SAN BENEDETTO DEL TRONTO – Il consigliere regionale di Alleanza nazionale Guido Castelli ha inviato un’interrogazione al presidente della Regione Marche Spacca a proposito delle iniziative intraprese per contrastare il fenomeno delle liste d’attesa all’ospedale di San Benedetto, dove si sarebbero verificati particolari disservizi a carico di «circa un centinaio di giovani e giovanissimi disabili psichici, affetti da gravi disturbi di natura relazionale e comportamentale».
Castelli afferma di aver così recepito «le istanze provenienti da più parti, in special modo dal Tribunale del malato, Cittadinanza attiva ed altre numerosissime organizzazione di tutela del cittadino e dell’utente della sanità». E lamenta che il fenomeno delle liste d’attesa si starebbe ampliando anche agli ambulatori di medicina generale. Chiede infine se iniziative come «sportelli diversificati, utilizzo del servizio postale e prenotazioni on-line» non possano valere come possibili rimedi.
Recentemente il presidente del “Comitato handicap progetto piceno? Gabriele Franceschini aveva lamentato la situazione di abbandono in cui verserebbero le persone colpite da questo tipo di disagio.
Altra segnalazione da parte di Benito Rossi, componente del coordinamento comunale di An, il quale lamenta i «dieci anni di attesa per la ristrutturazione del Dipartimento di emergenza ed ancora nulla di fatto per la prossima estate 2006» (i lavori dovrebbero partire entro la fine dell’anno, ha annunciato il direttore della Asur 12 dott.

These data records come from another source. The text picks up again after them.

This is an optimization exercise on Yosys and OpenROAD, whose aim is small area, a short achievable clock period and few clock cycles per item, not a production implementation. At most, simulation tests tie the RTL to the original design; equivalence was not proved. The RTL of run 1 was laid out without a check of its function. Power is estimated from default activity; no workload was simulated.

`config.mk`:
```
export PLATFORM = sky130hd
export DESIGN_NAME = oncore_crc
export DESIGN_NICKNAME = oncore_crc
export VERILOG_FILES = /design/flow/design.v
export SDC_FILE = /design/flow/constraint.sdc
export NUM_CORES = 4
export LEC_CHECK = 0
export CAP_MARGIN = 20
export CORE_MARGIN = 2
export CORE_UTILIZATION = 40
export CTS_BUF_LIST = sky130_fd_sc_hd__clkbuf_8
export SETUP_SLACK_MARGIN = 3
export SLEW_MARGIN = 20
```
`constraint.sdc`:
```
create_clock -name core_clock -period 6.0 [get_ports {clk}]
set_input_delay 1.2000 -clock core_clock [delete_from_list [all_inputs] [get_ports {clk}]]
set_output_delay 1.2000 -clock core_clock [all_outputs]
set_load 0.01 [all_outputs]
```
`design.v`:
```
module oncore_crc (
    input  wire        clk,
    input  wire        rst_n,        
    input  wire [1:0]  cmd,          
    input  wire [4:0]  cmd_order,    
    input  wire [15:0] cmd_poly,     
    input  wire [15:0] cmd_init,     
    input  wire [7:0]  cmd_data,     
    output wire        cmd_ready,
    output wire        res_valid,
    output wire [15:0] res
);
    localparam [1:0] CMD_START  = 2'd1;
    localparam [1:0] CMD_BYTE   = 2'd2;
    localparam [1:0] CMD_FINISH = 2'd3;
    reg [15:0] crc;          
    reg [15:0] poly;         
    reg [6:0]  q;            
    reg [3:0]  nlo;          
    reg [7:0]  data;
    reg        data_v;
    reg [15:0] rsh;
    reg [3:0]  rcnt;         
    reg        rbusy;
    reg        fin_r;        
    wire rfree = !rbusy || (rcnt == 4'd0);
    wire rload = fin_r && rfree;
    assign cmd_ready = !fin_r || rfree;
    assign res_valid = rbusy && (rcnt == 4'd0);
    assign res       = rsh;
    wire       start  = (cmd == CMD_START);
    function [15:0] align;
        input [15:0] x;
        input [4:0]  n;
        reg   [31:0] y;
        begin
            y = {x, 16'b0};
            y = n[0] ? {1'b0, y[31:1]} : y;
            y = n[1] ? {2'b0, y[31:2]} : y;
            y = n[2] ? {4'b0, y[31:4]} : y;
            y = n[3] ? {8'b0, y[31:8]} : y;
            align = y[15:0] | (x & {16{n[4]}});
        end
    endfunction
    wire [15:0] crc_init  = align(cmd_init, cmd_order);
    wire [15:0] poly_init = align(cmd_poly, cmd_order);
    reg [7:0] qn;
    integer m, j;
    always @* begin
        qn = 8'd1;
        for (m = 1; m < 8; m = m + 1) begin
            qn[m] = 1'b0;
            for (j = 1; j <= m; j = j + 1)
                qn[m] = qn[m] ^ (poly[16-j] & qn[m-j]);
        end
    end
    wire [15:0] crc_next;
    oncore_crc_byte u_byte (.crc(crc), .data(data), .poly(poly), .q(q), .crc_next(crc_next));
    always @(posedge clk) begin
        data   <= cmd_data;
        data_v <= (cmd == CMD_BYTE);
        q      <= qn[7:1];
        crc <= ({16{start}} & crc_init) | ({16{data_v}} & crc_next)
             | ({16{!start && !data_v}} & crc);
        if (start) begin
            poly <= poly_init;
            nlo  <= cmd_order[3:0];
        end
        rsh  <= rload ? crc : {1'b0, rsh[15:1]};
        rcnt <= rload ? nlo : rcnt + 4'd1;
        if (!rst_n) begin
            rbusy <= 1'b0;
            fin_r <= 1'b0;
        end else begin
            rbusy <= rload || (rbusy && rcnt != 4'd0);
            fin_r <= (fin_r && !rfree) || (cmd == CMD_FINISH && cmd_ready);
        end
    end
endmodule
module oncore_crc_byte (
    input  wire [15:0] crc,
    input  wire [7:0]  data,
    input  wire [15:0] poly,
    input  wire [6:0]  q,
    output reg  [15:0] crc_next
);
    reg [7:0] d, fb;
    integer i, k;
    always @* begin
        for (i = 0; i < 8; i = i + 1)
            d[i] = crc[15-i] ^ data[7-i];
        for (i = 0; i < 8; i = i + 1) begin
            fb[i] = d[i];
            for (k = 0; k < i; k = k + 1)
                fb[i] = fb[i] ^ (q[i-k-1] & d[k]);
        end
        crc_next = crc << 8;
        for (k = 0; k < 8; k = k + 1)
            crc_next = crc_next ^ ({16{fb[k]}} & (poly << (7-k)));
    end
endmodule
```
`flow/run.sh`:
```
#!/bin/bash
# Standard layout, but the port buffers that global placement inserts use
# buf_2 instead of the slow clkdlybuf4s50_1 that buffer_ports picks by itself.
set -euo pipefail
export BUFFER_PORTS_ARGS="-buffer_cell sky130_fd_sc_hd__buf_1"
bash standard.sh > standard.log 2>&1
```
`standard.sh`:
```
#!/bin/bash
# synth_recipe.tcl (not shown) runs the flow's synth.tcl, then flattens the netlist and writes it again
# the make line also repeats each setting of config.mk as NAME=value (left out here)
make -C /OpenROAD-flow-scripts/flow DESIGN_CONFIG=/design/flow/config.mk WORK_HOME=/design/flow/orfs CLKGATE_MAP_FILE= SYNTH_SCRIPT=/design/flow/synth_recipe.tcl "${@:-finish}"
```
==> results of run 1 <==
layer usage:
metal / up-vias / GRT usage [%] / part of all wire (%)
met5: - / 0 / 0
met1: 2557 / 30.1 / 46
met2: 231 / 33.8 / 45
li1: 2576 / - / -
met3: 22 / 3.53 / 7.2
met4: 0 / 6.53 / 1.7
repair_timing:
action                     in CTS  in global routing
pin swaps                       3                  6
buffers inserted                4                  2
resized for setup              13                 17
gates cloned                    0                  3
setup endpoints to repair      17                 17
logic make-up after synthesis:
group / after synthesis / share of synthesized area, %
AOI/OAI and AO/OA: 148 / 17.2
xor gates and xnor gates: 110 / 20.6
adders and majority gates: 5 / 1.05
buffers and inverters: 68 / 4.74
DFF: 74 / 28.2
muxes: 53 / 9.79
and+or+nand+nor: 259 / 18.5
cells in the mapped netlist, types with 2 or more instances:
| cell | n |
|---|---|
| buf_2 | 7 |
| a21oi_1 | 34 |
| o211a_1 | 2 |
| a311oi_1 | 7 |
| a22o_1 | 4 |
| nor2_1 | 69 |
| o21ai_0 | 39 |
| xnor2_2 | 3 |
| a211oi_1 | 3 |
| o211ai_1 | 8 |
| buf_4 | 3 |
| and2_1 | 5 |
| nand2_1 | 134 |
| buf_1 | 5 |
| inv_1 | 15 |
| dfxtp_1 | 54 |
| a211o_1 | 6 |
| mux2_2 | 33 |
| nand3_2 | 6 |
| and3_1 | 6 |
| nor3_1 | 5 |
| xor2_1 | 23 |
| edfxtp_1 | 20 |
| ha_1 | 5 |
| clkbuf_1 | 36 |
| a221o_1 | 20 |
| xnor2_1 | 66 |
| nor2b_1 | 6 |
| o21a_1 | 2 |
| mux2i_1 | 19 |
| a32oi_1 | 3 |
| xnor3_1 | 16 |
| nand3_1 | 23 |
| a22oi_1 | 11 |
per-stage QoR:
step	hold WS, ps	setup slack, ps	utilization [%]	power (mW)	instances
floorplan	449	3020	-	3.95	717
global placement	469	2340	43.1	4.44	921
detailed placement	471	2230	43.1	4.52	921
CTS	491	3000	45.3	5.03	941
global route	505	3000	46.1	5.47	946
finish	487	3080	46.1	5.14	946
power by group through the flow:
stage / Sequential, mW / Clock, mW / Combinational, mW
6_report: 0.852 / 0.422 / 3.86
3_5_place_dp: 0.844 / 0 / 3.67
5_1_grt: 0.868 / 0.451 / 4.16
3_3_place_gp: 0.839 / 0 / 3.60
4_1_cts: 0.842 / 0.431 / 3.76
2_1_floorplan: 0.782 / 0 / 3.17
area by class of cell:
class,count,area (sq um)
multi-input cells,576,4120
repair buffers,78,359
well taps,184,230
flip-flops and latches,74,1690
clock inverters,4,50.0
fillers,1428,7840
inverters,16,67.6
clock buffers,12,165
repair inverters,2,10.0
flip-flops by register name (all words and copies together), names as in the netlist:
signal	cells
rsh	16
q	7
nlo	4
data	8
rbusy	1
fin_r	1
rcnt	4
data_v	1
poly	16
crc	16
critical path: stages, from the launching register on:
cell and delay (ps):
dfxtp_4 380, xnor2_1 120, buf_4 190, o211ai_1 300, o211ai_1 230, buf_4 220
a211o_4 400, nand3_1 120, xnor2_1 120, xnor3_1 420, a221o_1 300
path summary, 6_finish.rpt:
check                                 startpoint              end  cells after the start
worst min-delay path            nlo[1]$_DFFE_PP_  rcnt[1]$_DFF_P_                      1
worst max register to register   crc[15]$_DFF_P_  crc[14]$_DFF_P_                     10
worst max-delay path             crc[15]$_DFF_P_  crc[14]$_DFF_P_                     10
worst min register to register  nlo[1]$_DFFE_PP_  rcnt[1]$_DFF_P_                      1
==> results.py, run 1 <==
metrics = {
    "die": {
        "ioPinCount": 67,
        "die-area_sq_um": 15900,
        "core_sq_um": 14500,
        "die_w_microns": 126,
        "rows": 44,
        "start_util_pct": 41.1,
        "fp.dieH_microns": 126,
    },
    "power_and_ir_drop": {
        "p_switching_mw": 2.13,
        "p_leak_nw": 2.73,
        "peakVddDrop_mv": 0.354,
        "pwr-share-clk_pct": 8.2,
        "switching_share_pct": 41.5,
        "power_frac_comb_pct": 75.2,
        "power.internal_mw": 3.01,
        "power.density_nw_per_um2": 767,
        "seqPwrFrac_pct": 16.6,
    },
    "synthesis": {
        "syn_nets": 771,
        "synth_cells": 717,
        "synth_top_area_cell": "dfxtp_1",
        "synth_edf_count": 20,
        "synth_area_leaders": "dfxtp_1 (18%), edfxtp_1 (10%), xnor2_1 (9.7%)",
        "synth.avg_cell_area_sq_um": 8.33,
        "yosysUniqueCellTypes": 53,
        "ys_ff_latch": 74,
        "yosysTopAreaCellShare_pct": 18.1,
        "netlist_area_sq_um": 5970,
        "synth_ff_type": "dfxtp_1",
        "async_flop_share_pct": 0,
        "yosys_warnings": 2,
        "yosysSeqAreaShare_pct": 28.2,
    },
    "drt": {
        "first_iter_violations": 436,
        "routedWlPerCell_microns": 18.5,
        "ant_nets": 0,
        "drt_wl_total_microns": 17500,
        "firstDrtPassIters": 5,
        "via_per_inst": 5.69,
        "drc": 0,
        "vias": 5386,
    },
    "worst_hold_path": {
        "hold_class": "flip-flop to flip-flop",
    },
    "sta": {
        "fmax_mhz": 342,
        "worstMarginPinSlew_ps": 781,
        "hold_violations": 0,
        "post-route-min-period_ps": 2920,
        "tns_ps": 0,
        "drv_slew": 0,
        "setup_viol": 0,
        "rsz0062_at_grt": "false",
        "finalClockSkew_ps": 16.9,
        "fin_crit_sh_pct": 48.7,
        "relSlewSlack_pct": 47.8,
    },
    "global_route": {
        "overflow": 0,
        "grt_max_degree": 35,
        "first_global_vias": 5202,
        "antenna_found_initial": 0,
        "grt_use_total_pct": 21.4,
        "grt_pass1_wl_microns": 27400,
    },
    "setup_path": {
        "cp_max_fo": 14,
        "path_class": "flip-flop to flip-flop",
        "critPathArrivalTime_ps": 3180,
        "r2r_setup_slack_ps": 3080,
        "crit_path_end_kind": "flip-flop",
        "cp-start-kind": "flip-flop",
        "cp.required_ps": 6260,
    },
    "cts": {
        "clkTransAtPathRegs_ps": 90,
        "root_buffer": "clkbuf_8",
        "cts_tree": "yes",
        "clkLatencyLatePin_ps": 360,
        "numCtsBuffers": 9,
        "postCtsHoldBufs": 0,
        "clock_sinks": 74,
        "htreeDepth": 3,
        "cts_buffer_depth": 2,
    },
    "finish": {
        "nets": 811,
        "n_antenna_cell": 0,
        "layout_common_cells": "nand2_1 (134), nor2_1 (68), xnor2_1 (64), buf_1 (64), dfxtp_1 (49)",
        "final_common_cell": "nand2_1",
        "syn_to_final_growth_pct": 12.2,
        "layout-drive-gt1-share_pct": 13.3,
        "final_area_sq_um": 6700,
    },
    "place": {
        "place_area_sq_um": 6270,
        "gp_congestion": 0.857,
        "portBuffers": 66,
        "hpwl_microns": 12300,
    },
    "flow_run": {
        "max_cap_viol_count": 0,
    },
    "status": {
        "status": "complete, no violations",
    },
}
==> run 2, diff against run 1 <==
--- a/design.v
+++ b/design.v
@@ -30,3 +30,3 @@
     assign res       = rsh;
-    wire       start  = (cmd == CMD_START);
+    wire start = (cmd == CMD_START);
     function [15:0] align;
@@ -44,4 +44,2 @@
     endfunction
-    wire [15:0] crc_init  = align(cmd_init, cmd_order);
-    wire [15:0] poly_init = align(cmd_poly, cmd_order);
     reg [7:0] qn;
@@ -56,4 +54,21 @@
     end
-    wire [15:0] crc_next;
-    oncore_crc_byte u_byte (.crc(crc), .data(data), .poly(poly), .q(q), .crc_next(crc_next));
+    wire [15:0] pv   = poly & {16{data_v}};
+    wire [15:0] base = data_v ? {crc[7:0], 8'b0}
+                     : start  ? align(cmd_init, cmd_order)
+                     : crc;
+    reg  [7:0]  d, fb;
+    reg  [15:0] crc_d;
+    integer i, k;
+    always @* begin
+        for (i = 0; i < 8; i = i + 1)
+            d[i] = crc[15-i] ^ data[7-i];
+        for (i = 0; i < 8; i = i + 1) begin
+            fb[i] = d[i];
+            for (k = 0; k < i; k = k + 1)
+                fb[i] = fb[i] ^ (q[i-k-1] & d[k]);
+        end
+        crc_d = base;
+        for (k = 0; k < 8; k = k + 1)
+            crc_d = crc_d ^ ({16{fb[k]}} & (pv << (7-k)));
+    end
     always @(posedge clk) begin
@@ -62,6 +77,5 @@
         q      <= qn[7:1];
-        crc <= ({16{start}} & crc_init) | ({16{data_v}} & crc_next)
-             | ({16{!start && !data_v}} & crc);
+        crc    <= crc_d;
         if (start) begin
-            poly <= poly_init;
+            poly <= align(cmd_poly, cmd_order);
             nlo  <= cmd_order[3:0];
@@ -79,23 +93 @@
 endmodule
-module oncore_crc_byte (
-    input  wire [15:0] crc,
-    input  wire [7:0]  data,
-    input  wire [15:0] poly,
-    input  wire [6:0]  q,
-    output reg  [15:0] crc_next
-);
-    reg [7:0] d, fb;
-    integer i, k;
-    always @* begin
-        for (i = 0; i < 8; i = i + 1)
-            d[i] = crc[15-i] ^ data[7-i];
-        for (i = 0; i < 8; i = i + 1) begin
-            fb[i] = d[i];
-            for (k = 0; k < i; k = k + 1)
-                fb[i] = fb[i] ^ (q[i-k-1] & d[k]);
-        end
-        crc_next = crc << 8;
-        for (k = 0; k < 8; k = k + 1)
-            crc_next = crc_next ^ ({16{fb[k]}} & (poly << (7-k)));
-    end
-endmodule
--- a/flow/run.sh
+++ b/flow/run.sh
@@ -4,3 +4,3 @@
 set -euo pipefail
-export BUFFER_PORTS_ARGS="-buffer_cell sky130_fd_sc_hd__buf_1"
+export BUFFER_PORTS_ARGS="-buffer_cell sky130_fd_sc_hd__buf_2"
 bash standard.sh > standard.log 2>&1
--- a/config.mk
+++ b/config.mk
@@ -10,3 +10,2 @@
 export CORE_UTILIZATION = 40
-export CTS_BUF_LIST = sky130_fd_sc_hd__clkbuf_8
 export SETUP_SLACK_MARGIN = 3
==> run 2 against run 1 <==
- via count down 1.1%
- worst setup slack better by 31 ps
- utilization up 0.59 points
- power down 9.3%
- area after synthesis up 0.34%
- sequential share of layout area down 0.52 points
- cell count down 0.32%
==> results.py, run 2 <==
metrics = {
    "power_and_ir_drop": {
        "power_frac_comb_pct": 70.4,
        "peakVddDrop_mv": 0.311,
        "seqPwrFrac_pct": 18.6,
        "power_mw": 4.66,
        "p_switching_mw": 2.08,
        "switching_share_pct": 44.7,
        "pwr-share-clk_pct": 11.0,
        "p_leak_nw": 2.87,
        "power.internal_mw": 2.58,
        "power.density_nw_per_um2": 684,
    },
    "finish": {
        "multiInputGateArea_sq_um": 4100,
        "syn_to_final_growth_pct": 13.7,
        "regArea_sq_um": 1690,
        "fill_cells": 1407,
        "nets": 808,
        "n_antenna_cell": 0,
        "layout-drive-gt1-share_pct": 20.0,
        "finalNonFillerCells": 943,
        "layout_common_cells": "nand2_1 (138), xnor2_1 (70), buf_2 (63), dfxtp_1 (51), nor2_1 (47)",
        "final_common_cell": "nand2_1",
        "reg.largest.list": "crc (16), poly (16), rsh (16)",
    },
    "cts": {
        "htreeDepth": 3,
        "clock_sinks": 74,
        "cts_buffer_depth": 2,
        "postCtsHoldBufs": 0,
        "numCtsBuffers": 9,
        "clkLatencyLatePin_ps": 340,
        "root_buffer": "clkbuf_16",
        "cts_tree": "yes",
        "clkTransAtPathRegs_ps": 70,
    },
    "place": {
        "hpwl_microns": 12700,
        "gp_congestion": 0.877,
        "place_inst": 918,
        "portBuffers": 66,
    },
    "die": {
        "ioPinCount": 67,
        "rows": 44,
        "start_util_pct": 41.1,
        "fp.dieH_microns": 126,
        "die-area_sq_um": 16000,
        "core_sq_um": 14600,
        "die_w_microns": 126,
    },
    "synthesis": {
        "synth.avg_cell_area_sq_um": 8.39,
        "async_flop_share_pct": 0,
        "ys_top_cells_by_count": "nand2_1 (139), xnor2_1 (73), dfxtp_1 (54)",
        "synth_edf_count": 20,
        "synth_cells": 714,
        "synth_top_family_by_area": "XOR/XNOR gates",
        "synthMuxAreaShare_pct": 9.69,
        "syn_nets": 768,
        "synthSimpleGateAreaFrac_pct": 17.3,
        "synth.most_common_cell": "nand2_1",
        "yosysTopAreaCellShare_pct": 18.0,
        "netlist_area_sq_um": 5990,
        "yosysSeqAreaShare_pct": 28.1,
        "synth_fa_ha_area_share_pct": 1.04,
        "synth_top_area_cell": "dfxtp_1",
        "synth_compound_area_share_pct": 17.5,
        "yosysUniqueCellTypes": 64,
        "synth_ff_type": "dfxtp_1",
        "synth_area_leaders": "dfxtp_1 (18%), xnor2_1 (11%), edfxtp_1 (10%)",
        "synth_xor_area_share_pct": 21.7,
        "yosys_warnings": 1,
        "ys_ff_latch": 74,
    },
    "setup_path": {
        "cp-start-kind": "primary input",
        "path_class": "primary input to flip-flop",
        "cp_max_fo": 31,
        "rr_worst_depth": 10,
        "cp.required_ps": 6220,
        "r2r_setup_slack_ps": 3120,
        "crit_path_end_kind": "flip-flop",
        "critPathArrivalTime_ps": 3110,
    },
    "drt": {
        "topRoutingLayerUsed": "met4",
        "drt_wl_total_microns": 17300,
        "via_per_inst": 5.65,
        "firstDrtPassIters": 7,
        "vias": 5327,
        "wl_met1_microns": 7950,
        "first_iter_violations": 340,
        "drc": 0,
        "ant_nets": 0,
        "routedWlPerCell_microns": 18.3,
        "wl_met2_microns": 7790,
        "met3WireLength_microns": 1260,
    },
    "sta": {
        "post-route-min-period_ps": 2890,
        "fin_crit_sh_pct": 48.2,
        "hold_ws_ps": 472,
        "setup_viol": 0,
        "hold_violations": 0,
        "finalClockSkew_ps": 13.2,
        "drv_slew": 0,
        "worstMarginPinSlew_ps": 862,
        "fmax_mhz": 346,
        "relSlewSlack_pct": 42.4,
        "rsz0062_at_grt": "true",
        "tns_ps": 0,
    },
    "global_route": {
        "grt_max_degree": 38,
        "antenna_found_initial": 0,
        "grt_use_total_pct": 21.9,
        "overflow": 0,
        "first_global_vias": 5046,
        "grt_pass1_wl_microns": 27600,
    },
    "flow_run": {
        "max_cap_viol_count": 0,
    },
    "worst_hold_path": {
        "whs_path_depth": 1,
        "hold_class": "flip-flop to flip-flop",
    },
    "status": {
        "status": "complete, no violations",
    },
}
-- run 2: changes by cell type after synthesis, moves of 7 or more --
cell / delta
nor2_1: -22
a221o_1: -14
a211oi_1: +11
o211ai_1: +11
a22oi_1: -9
nand3_1: +8
mux2_2: -7
xnor2_1: +7
-- run 2: path summary, 6_finish.rpt --
check	startpoint	endpoint
setup / recovery	cmd_order[1]	crc[7]$_DFF_P_
hold reg to reg	nlo[1]$_DFFE_PN_	rcnt[1]$_DFF_P_
hold / removal	nlo[1]$_DFFE_PN_	rcnt[1]$_DFF_P_
setup reg to reg	crc[15]$_DFF_P_	crc[9]$_DFF_P_
-- run 2: kinds of logic (layout without fill, tap and decap cells) --
kind of cell,Yosys count,in the layout
mux,51,51
simple gates,245,245
flops,74,74
fa+ha+maj,5,5
buf+inv,68,113
compound gates,152,152
xor+xnor,119,119
-- run 2: layer usage --
metal | track usage, % | up-vias
met5 | 0 | -
met4 | 6.14 | 0
met3 | 3.16 | 17
met2 | 34.4 | 245
met1 | 31.4 | 2496
li1 | - | 2569
-- run 2: metrics by stage --
| stage | cell area (sq um) | setup WS (ps) | utilization [%] |
|---|---|---|---|
| final | 6810 | 3110 | 46.7 |
| after global routing | 6810 | 2950 | 46.7 |
| after CTS | 6760 | 3020 | 46.3 |
| after detailed placement | 6360 | 2280 | 43.6 |
| after global placement | 6360 | 2310 | 43.6 |
| after floorplan | 6020 | 3010 | - |
-- run 2: power groups by stage --
stage	logic, mW	registers, mW	clock network (mW)
after floorplan	2.57	0.793	0
after global placement	3.11	0.864	0
after detailed placement	3.13	0.866	0
after CTS	3.18	0.864	0.519
after global routing	3.53	0.884	0.539
final	3.28	0.868	0.511
-- run 2: critical path, stage by stage --
cell and delay [ps]:
buf_4 290, inv_4 160, nand3_1 90, o21ai_0 200, mux2_2 340, a221oi_1 340
o22a_1 230, xnor2_1 140, xnor2_1 90
-- run 2: cell type report --
| cell class | count | area share (%) |
|---|---|---|
| sequential | 74 | 24.7 |
| clock buffer | 9 | 3.31 |
| clock inverter | 7 | 0.790 |
| multi-input combinational | 572 | 60.2 |
| tap | 184 | 3.38 |
| timing repair buffer | 77 | 6.36 |
| inverter | 19 | 1.19 |
| timing repair inverter | 1 | 0.0735 |
-- run 2: what timing repair did --
action	4_1_cts	5_1_grt
setup buffers	5	3
cloned	1	0
gates resized for setup	13	13
hold endpoints to repair	0	0
setup endpoints to repair	14	11
pin swaps	1	1
Testbench counts of run 2, summed over its fixed seeds: cycles 35,351, bytes 32,800.
==> run 3, diff against run 2 <==
==> flow/run.sh (replaced) <==
#!/bin/bash
# Standard layout, but the port buffers that global placement inserts use
# buf_1 instead of the slow clkdlybuf4s50_1 that buffer_ports picks by itself.
set -euo pipefail
export BUFFER_PORTS_ARGS="-buffer_cell sky130_fd_sc_hd__buf_1"
bash standard.sh > standard.log 2>&1
--- a/config.mk
+++ b/config.mk
@@ -10,3 +10,4 @@
 export CORE_UTILIZATION = 40
-export SETUP_SLACK_MARGIN = 3
+export CTS_BUF_LIST = sky130_fd_sc_hd__clkbuf_8
+export SETUP_SLACK_MARGIN = 2.75
 export SLEW_MARGIN = 20
==> run 3 against run 2 <==
- register-to-register slack worse by 160 ps
- non-clock buffer count is 1 lower
- critical path depth stayed put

Belligoni, ndr). Ma Rossi segnala altri punti: «nulla di fatto per l’attivazione della Medicina d’urgenza (v. sopra, ndr); nulla di fatto per la permanente attivazione della Neurochirurgia». Chiede quindi «Revisione della qualità ed organizzazioni, interventi sostanziali sulla deospedalizzazione attraverso seri investimenti organico/organizzativi dell’assistenza domiciliare».